(Saved data entries)
= Beginning of Section =

## src/rtl/dbg_mailbox_ctrl.sv

```systemverilog
// Debug mailbox sequencer: captures CPU stores into the argument RAM and executes the
// command held in word 0 (halt, assert-eq, assert-ne, print) when that word is written.
module dbg_mailbox_ctrl #(
    parameter int unsigned ARG_WORDS = 8,
    parameter int unsigned CNT_W     = 16,
    localparam int unsigned AW       = $clog2(ARG_WORDS)
) (
    input  logic                       clk,
    input  logic                       reset,
    input  logic                       we,
    input  logic [AW-1:0]              addr,
    input  logic [31:0]                wdata,
    output logic                       stall,
    output logic [ARG_WORDS-1:0][31:0] args,
    output logic [7:0]                 tx_data,
    output logic                       tx_valid,
    input  logic                       tx_ready,
    output logic [CNT_W-1:0]           pass_cnt,
    output logic [CNT_W-1:0]           fail_cnt,
    output logic                       err,
    output logic [31:0]                err_func,
    output logic                       cmd_done,
    output logic                       halted
);

    typedef enum logic [1:0] {StIdle, StDecode, StPrint, StHalted} state_e;

    state_e                     state_q, state_d;
    logic [ARG_WORDS-1:0][31:0] args_q;
    logic [1:0]                 idx_q, idx_d;
    logic [CNT_W-1:0]           pass_q, pass_d, fail_q, fail_d, pass_inc, fail_inc;
    logic                       err_q, err_d;
    logic [31:0]                err_func_q, err_func_d;
    logic                       halted_q, halted_d;
    logic                       cmd_done_q, cmd_done_d;
    logic                       accept;
    logic [7:0]                 cur_byte;

    // Args only change in IDLE, so a print in progress always sees a stable word.
    assign accept   = we && (state_q == StIdle);
    assign cur_byte = 8'(args_q[1] >> {idx_q, 3'b000});
    assign pass_inc = (&pass_q) ? pass_q : pass_q + CNT_W'(1);
    assign fail_inc = (&fail_q) ? fail_q : fail_q + CNT_W'(1);

    always_comb begin
        state_d    = state_q;
        idx_d      = idx_q;
        pass_d     = pass_q;
        fail_d     = fail_q;
        err_d      = err_q;
        err_func_d = err_func_q;
        halted_d   = halted_q;
        cmd_done_d = 1'b0;
        tx_valid   = 1'b0;
        tx_data    = 8'h00;
        case (state_q)
            StIdle: begin
                if (accept && (addr == '0)) state_d = StDecode;
            end
            StDecode: begin
                state_d    = StIdle;
                cmd_done_d = 1'b1;
                case (args_q[0])
                    32'd0: begin
                        halted_d = 1'b1;
                        state_d  = StHalted;
                    end
                    32'd1: begin
                        if (args_q[1] == args_q[2]) pass_d = pass_inc;
                        else                        fail_d = fail_inc;
                    end
                    32'd2: begin
                        if (args_q[1] != args_q[2]) pass_d = pass_inc;
                        else                        fail_d = fail_inc;
                    end
                    32'd3: begin
                        idx_d      = 2'd0;
                        state_d    = StPrint;
                        cmd_done_d = 1'b0;
                    end
                    default: begin
                        if (!err_q) begin
                            err_d      = 1'b1;
                            err_func_d = args_q[0];
                        end
                    end
                endcase
            end
            StPrint: begin
                if (cur_byte == 8'h00) begin
                    state_d    = StIdle;
                    cmd_done_d = 1'b1;
                end else begin
                    tx_valid = 1'b1;
                    tx_data  = cur_byte;
                    if (tx_ready) begin
                        if (idx_q == 2'd3) begin
                            state_d    = StIdle;
                            cmd_done_d = 1'b1;
                        end else begin
                            idx_d = idx_q + 2'd1;
                        end
                    end
                end
            end
            default: ;  // StHalted: left only through reset
        endcase
    end

    always_ff @(posedge clk or negedge reset) begin
        if (!reset) begin
            state_q    <= StIdle;
            args_q     <= '0;
            idx_q      <= 2'd0;
            pass_q     <= '0;
            fail_q     <= '0;
            err_q      <= 1'b0;
            err_func_q <= 32'h0;
            halted_q   <= 1'b0;
            cmd_done_q <= 1'b0;
        end else begin
            state_q    <= state_d;
            idx_q      <= idx_d;
            pass_q     <= pass_d;
            fail_q     <= fail_d;
            err_q      <= err_d;
            err_func_q <= err_func_d;
            halted_q   <= halted_d;
            cmd_done_q <= cmd_done_d;
            if (accept) args_q[addr] <= wdata;
        end
    end

    assign stall    = we && (state_q != StIdle);
    assign args     = args_q;
    assign pass_cnt = pass_q;
    assign fail_cnt = fail_q;
    assign err      = err_q;
    assign err_func = err_func_q;
    assign cmd_done = cmd_done_q;
    assign halted   = halted_q;

endmodule

```
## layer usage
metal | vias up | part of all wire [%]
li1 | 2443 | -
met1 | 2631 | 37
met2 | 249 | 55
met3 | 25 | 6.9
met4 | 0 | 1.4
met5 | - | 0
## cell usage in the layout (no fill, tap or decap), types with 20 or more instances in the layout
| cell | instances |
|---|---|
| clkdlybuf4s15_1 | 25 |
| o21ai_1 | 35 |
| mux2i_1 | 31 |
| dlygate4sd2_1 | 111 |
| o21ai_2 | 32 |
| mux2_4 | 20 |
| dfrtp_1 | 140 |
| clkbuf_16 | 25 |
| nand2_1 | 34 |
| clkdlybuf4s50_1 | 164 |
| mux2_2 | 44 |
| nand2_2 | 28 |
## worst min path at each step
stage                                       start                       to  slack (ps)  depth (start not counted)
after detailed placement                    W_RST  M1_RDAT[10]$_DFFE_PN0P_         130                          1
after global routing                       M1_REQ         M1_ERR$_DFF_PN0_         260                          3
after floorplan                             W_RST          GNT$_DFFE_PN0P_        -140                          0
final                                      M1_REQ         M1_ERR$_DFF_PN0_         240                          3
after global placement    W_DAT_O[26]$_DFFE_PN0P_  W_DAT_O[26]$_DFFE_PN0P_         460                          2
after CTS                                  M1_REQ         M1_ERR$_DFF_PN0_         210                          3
$ cat src/rtl/a2d_intf.sv
`default_nettype none
// +--------------------------------------------------------------------------+
// | a2d_intf : SPI master for a 12-bit ADC, two 16-bit transactions per conv |
// | Rev 1.0                                                                  |
// +--------------------------------------------------------------------------+
module a2d_intf (
  input  logic        clk,
  input  logic        rst,
  input  logic        strt_cnv,
  input  logic [2:0]  chnnl,
  input  logic        MISO,
  output logic        a2d_SS_n,
  output logic        SCLK,
  output logic        MOSI,
  output logic        cnv_cmplt,
  output logic [11:0] A2D_res
);

  typedef enum logic [1:0] {
    IDLE = 2'd0,
    TXN1 = 2'd1,
    GAP  = 2'd2,
    TXN2 = 2'd3
  } state_t;

  localparam logic [4:0] C_DIV_INIT = 5'b10111;
  localparam logic [4:0] C_DIV_RISE = 5'b01111;
  localparam logic [4:0] C_DIV_FALL = 5'b11111;
  localparam logic [4:0] C_BITS     = 5'd16;
  localparam logic [4:0] C_GAP_LAST = 5'd31;

  state_t      state_q;
  logic        ss_n_q;
  logic [4:0]  sclk_div_q;
  logic [15:0] shift_q;
  logic        smpl_q;
  logic [4:0]  bit_cnt_q;
  logic [4:0]  gap_cnt_q;
  logic [2:0]  chnl_q;
  logic        cmplt_q;
  logic [11:0] res_q;

  logic w_rise;
  logic w_fall;
  logic w_txn_end;

  assign w_rise    = !ss_n_q && (sclk_div_q == C_DIV_RISE);
  // A fall before any rise (bit_cnt_q == 0) is the leading edge and shifts nothing.
  assign w_fall    = !ss_n_q && (sclk_div_q == C_DIV_FALL) && (bit_cnt_q != 5'd0);
  assign w_txn_end = !ss_n_q && (sclk_div_q == C_DIV_FALL) && (bit_cnt_q == C_BITS);

  always_ff @(posedge clk) begin
    if (rst) begin
      state_q    <= IDLE;
      ss_n_q     <= 1'b1;
      sclk_div_q <= 5'd0;
      shift_q    <= 16'h0000;
      smpl_q     <= 1'b0;
      bit_cnt_q  <= 5'd0;
      gap_cnt_q  <= 5'd0;
      chnl_q     <= 3'd0;
      cmplt_q    <= 1'b0;
      res_q      <= 12'h000;
    end else begin
      if (!ss_n_q)
        sclk_div_q <= sclk_div_q + 5'd1;
      if (w_rise) begin
        smpl_q    <= MISO;
        bit_cnt_q <= bit_cnt_q + 5'd1;
      end
      if (w_fall)
        shift_q <= {shift_q[14:0], smpl_q};

      case (state_q)
        IDLE: begin
          if (strt_cnv) begin
            chnl_q     <= chnnl;
            cmplt_q    <= 1'b0;
            ss_n_q     <= 1'b0;
            sclk_div_q <= C_DIV_INIT;
            shift_q    <= {2'b00, chnnl, 11'h000};
            state_q    <= TXN1;
          end
        end
        TXN1: begin
          if (w_txn_end) begin
            ss_n_q    <= 1'b1;
            bit_cnt_q <= 5'd0;
            gap_cnt_q <= 5'd0;
            state_q   <= GAP;
          end
        end
        GAP: begin
          gap_cnt_q <= gap_cnt_q + 5'd1;
          if (gap_cnt_q == C_GAP_LAST) begin
            ss_n_q     <= 1'b0;
            sclk_div_q <= C_DIV_INIT;
            shift_q    <= {2'b00, chnl_q, 11'h000};
            state_q    <= TXN2;
          end
        end
        TXN2: begin
          if (w_txn_end) begin
            ss_n_q    <= 1'b1;
            bit_cnt_q <= 5'd0;
            // Result is the post-shift low 12 bits, taken on the same edge as the final shift.
            res_q     <= {shift_q[10:0], smpl_q};
            cmplt_q   <= 1'b1;
            state_q   <= IDLE;
          end
        end
        default: state_q <= IDLE;
      endcase
    end
  end

  assign a2d_SS_n  = ss_n_q;
  assign SCLK      = ss_n_q | sclk_div_q[4];
  assign MOSI      = shift_q[15];
  assign cnv_cmplt = cmplt_q;
  assign A2D_res   = res_q;

endmodule
`default_nettype wire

= End of Section =

◆ WHAT THIS TASK INVOLVES ◆
How many lines in the entries contain the string "instances"? Answer with the number only.

◆ ANSWER TO THIS EXERCISE ◆
2